# How to complete this task
For each line of the data below that includes the string "write", count one, and answer with the sum only.

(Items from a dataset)
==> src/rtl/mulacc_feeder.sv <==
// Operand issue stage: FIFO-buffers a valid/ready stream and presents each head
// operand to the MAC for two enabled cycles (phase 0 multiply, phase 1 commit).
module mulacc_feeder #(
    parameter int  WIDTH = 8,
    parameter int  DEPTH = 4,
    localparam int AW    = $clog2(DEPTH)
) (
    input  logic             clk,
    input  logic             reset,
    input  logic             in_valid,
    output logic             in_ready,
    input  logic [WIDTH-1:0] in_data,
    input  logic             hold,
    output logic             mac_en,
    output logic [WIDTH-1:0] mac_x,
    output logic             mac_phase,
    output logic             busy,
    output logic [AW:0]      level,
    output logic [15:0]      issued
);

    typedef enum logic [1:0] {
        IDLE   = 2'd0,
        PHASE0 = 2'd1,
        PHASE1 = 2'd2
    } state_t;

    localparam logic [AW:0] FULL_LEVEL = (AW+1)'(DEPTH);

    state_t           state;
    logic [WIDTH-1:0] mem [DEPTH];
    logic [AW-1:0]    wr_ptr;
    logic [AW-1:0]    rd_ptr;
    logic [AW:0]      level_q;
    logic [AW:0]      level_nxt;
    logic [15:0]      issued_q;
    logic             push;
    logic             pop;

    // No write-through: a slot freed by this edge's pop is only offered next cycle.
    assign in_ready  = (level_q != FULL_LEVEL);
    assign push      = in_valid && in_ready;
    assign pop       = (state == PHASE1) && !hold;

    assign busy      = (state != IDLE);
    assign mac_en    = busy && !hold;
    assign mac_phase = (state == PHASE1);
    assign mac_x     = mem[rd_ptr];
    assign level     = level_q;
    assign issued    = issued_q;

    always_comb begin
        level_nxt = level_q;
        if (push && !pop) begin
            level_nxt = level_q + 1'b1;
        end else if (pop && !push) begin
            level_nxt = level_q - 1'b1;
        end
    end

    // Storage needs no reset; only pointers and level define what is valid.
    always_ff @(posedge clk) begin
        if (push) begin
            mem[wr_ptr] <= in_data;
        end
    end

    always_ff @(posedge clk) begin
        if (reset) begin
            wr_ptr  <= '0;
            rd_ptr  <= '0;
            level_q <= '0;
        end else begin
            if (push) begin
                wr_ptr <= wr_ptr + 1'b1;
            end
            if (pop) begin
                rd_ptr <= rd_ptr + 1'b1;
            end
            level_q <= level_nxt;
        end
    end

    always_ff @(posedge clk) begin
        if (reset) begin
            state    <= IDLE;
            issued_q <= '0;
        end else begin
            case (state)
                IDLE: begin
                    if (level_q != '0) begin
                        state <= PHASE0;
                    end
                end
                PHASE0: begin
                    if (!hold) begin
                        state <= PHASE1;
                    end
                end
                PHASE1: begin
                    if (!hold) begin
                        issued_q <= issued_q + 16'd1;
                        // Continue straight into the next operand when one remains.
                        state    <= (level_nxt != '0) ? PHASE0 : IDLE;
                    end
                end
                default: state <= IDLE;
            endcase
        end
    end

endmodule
...
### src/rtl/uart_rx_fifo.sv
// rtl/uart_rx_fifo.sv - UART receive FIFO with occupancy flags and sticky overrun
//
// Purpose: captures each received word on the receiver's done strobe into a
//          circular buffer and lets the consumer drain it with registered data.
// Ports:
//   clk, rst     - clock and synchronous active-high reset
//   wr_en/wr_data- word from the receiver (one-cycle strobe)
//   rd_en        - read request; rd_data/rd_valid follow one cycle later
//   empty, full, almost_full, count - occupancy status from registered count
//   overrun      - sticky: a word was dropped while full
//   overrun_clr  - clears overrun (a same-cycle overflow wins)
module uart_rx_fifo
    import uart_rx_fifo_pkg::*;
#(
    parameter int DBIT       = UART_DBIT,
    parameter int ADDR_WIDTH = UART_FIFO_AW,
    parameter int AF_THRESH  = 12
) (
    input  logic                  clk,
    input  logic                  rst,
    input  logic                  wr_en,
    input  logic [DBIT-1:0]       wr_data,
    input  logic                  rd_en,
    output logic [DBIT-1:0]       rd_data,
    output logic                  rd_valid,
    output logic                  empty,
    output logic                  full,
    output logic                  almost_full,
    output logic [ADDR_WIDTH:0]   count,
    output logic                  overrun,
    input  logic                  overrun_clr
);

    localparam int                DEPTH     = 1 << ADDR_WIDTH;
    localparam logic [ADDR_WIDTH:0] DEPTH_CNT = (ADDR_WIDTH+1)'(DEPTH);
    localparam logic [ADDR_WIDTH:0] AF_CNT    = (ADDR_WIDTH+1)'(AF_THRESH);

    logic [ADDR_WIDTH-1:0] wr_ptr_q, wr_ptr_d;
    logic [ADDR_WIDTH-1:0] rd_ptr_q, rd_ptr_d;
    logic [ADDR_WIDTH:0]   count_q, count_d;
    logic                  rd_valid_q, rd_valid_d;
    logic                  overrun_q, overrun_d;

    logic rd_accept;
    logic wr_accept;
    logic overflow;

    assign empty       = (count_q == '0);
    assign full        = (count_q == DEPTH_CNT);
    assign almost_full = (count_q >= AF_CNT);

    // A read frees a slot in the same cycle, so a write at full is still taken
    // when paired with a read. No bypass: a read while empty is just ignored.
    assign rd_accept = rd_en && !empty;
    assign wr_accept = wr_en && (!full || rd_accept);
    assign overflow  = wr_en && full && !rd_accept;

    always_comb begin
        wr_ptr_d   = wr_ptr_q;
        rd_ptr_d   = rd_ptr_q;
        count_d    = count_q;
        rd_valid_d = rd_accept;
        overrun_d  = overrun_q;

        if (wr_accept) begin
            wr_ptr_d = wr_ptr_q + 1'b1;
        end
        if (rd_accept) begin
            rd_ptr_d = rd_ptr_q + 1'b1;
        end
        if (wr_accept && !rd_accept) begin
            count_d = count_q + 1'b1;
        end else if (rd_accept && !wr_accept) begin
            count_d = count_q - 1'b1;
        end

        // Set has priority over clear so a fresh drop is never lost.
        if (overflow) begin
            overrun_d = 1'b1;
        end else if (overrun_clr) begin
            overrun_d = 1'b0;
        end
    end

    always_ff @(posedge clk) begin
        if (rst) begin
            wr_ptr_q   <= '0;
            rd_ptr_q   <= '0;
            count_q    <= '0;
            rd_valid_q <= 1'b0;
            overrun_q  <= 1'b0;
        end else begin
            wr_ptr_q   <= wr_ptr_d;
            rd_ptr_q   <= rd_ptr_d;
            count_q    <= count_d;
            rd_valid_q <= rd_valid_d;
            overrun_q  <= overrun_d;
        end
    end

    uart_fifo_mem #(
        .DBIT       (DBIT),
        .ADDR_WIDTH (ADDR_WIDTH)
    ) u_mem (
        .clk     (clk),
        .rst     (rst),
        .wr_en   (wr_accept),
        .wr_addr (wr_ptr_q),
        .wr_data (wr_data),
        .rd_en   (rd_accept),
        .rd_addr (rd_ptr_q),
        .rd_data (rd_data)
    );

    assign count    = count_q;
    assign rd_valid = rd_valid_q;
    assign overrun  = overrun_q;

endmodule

# Expected output
2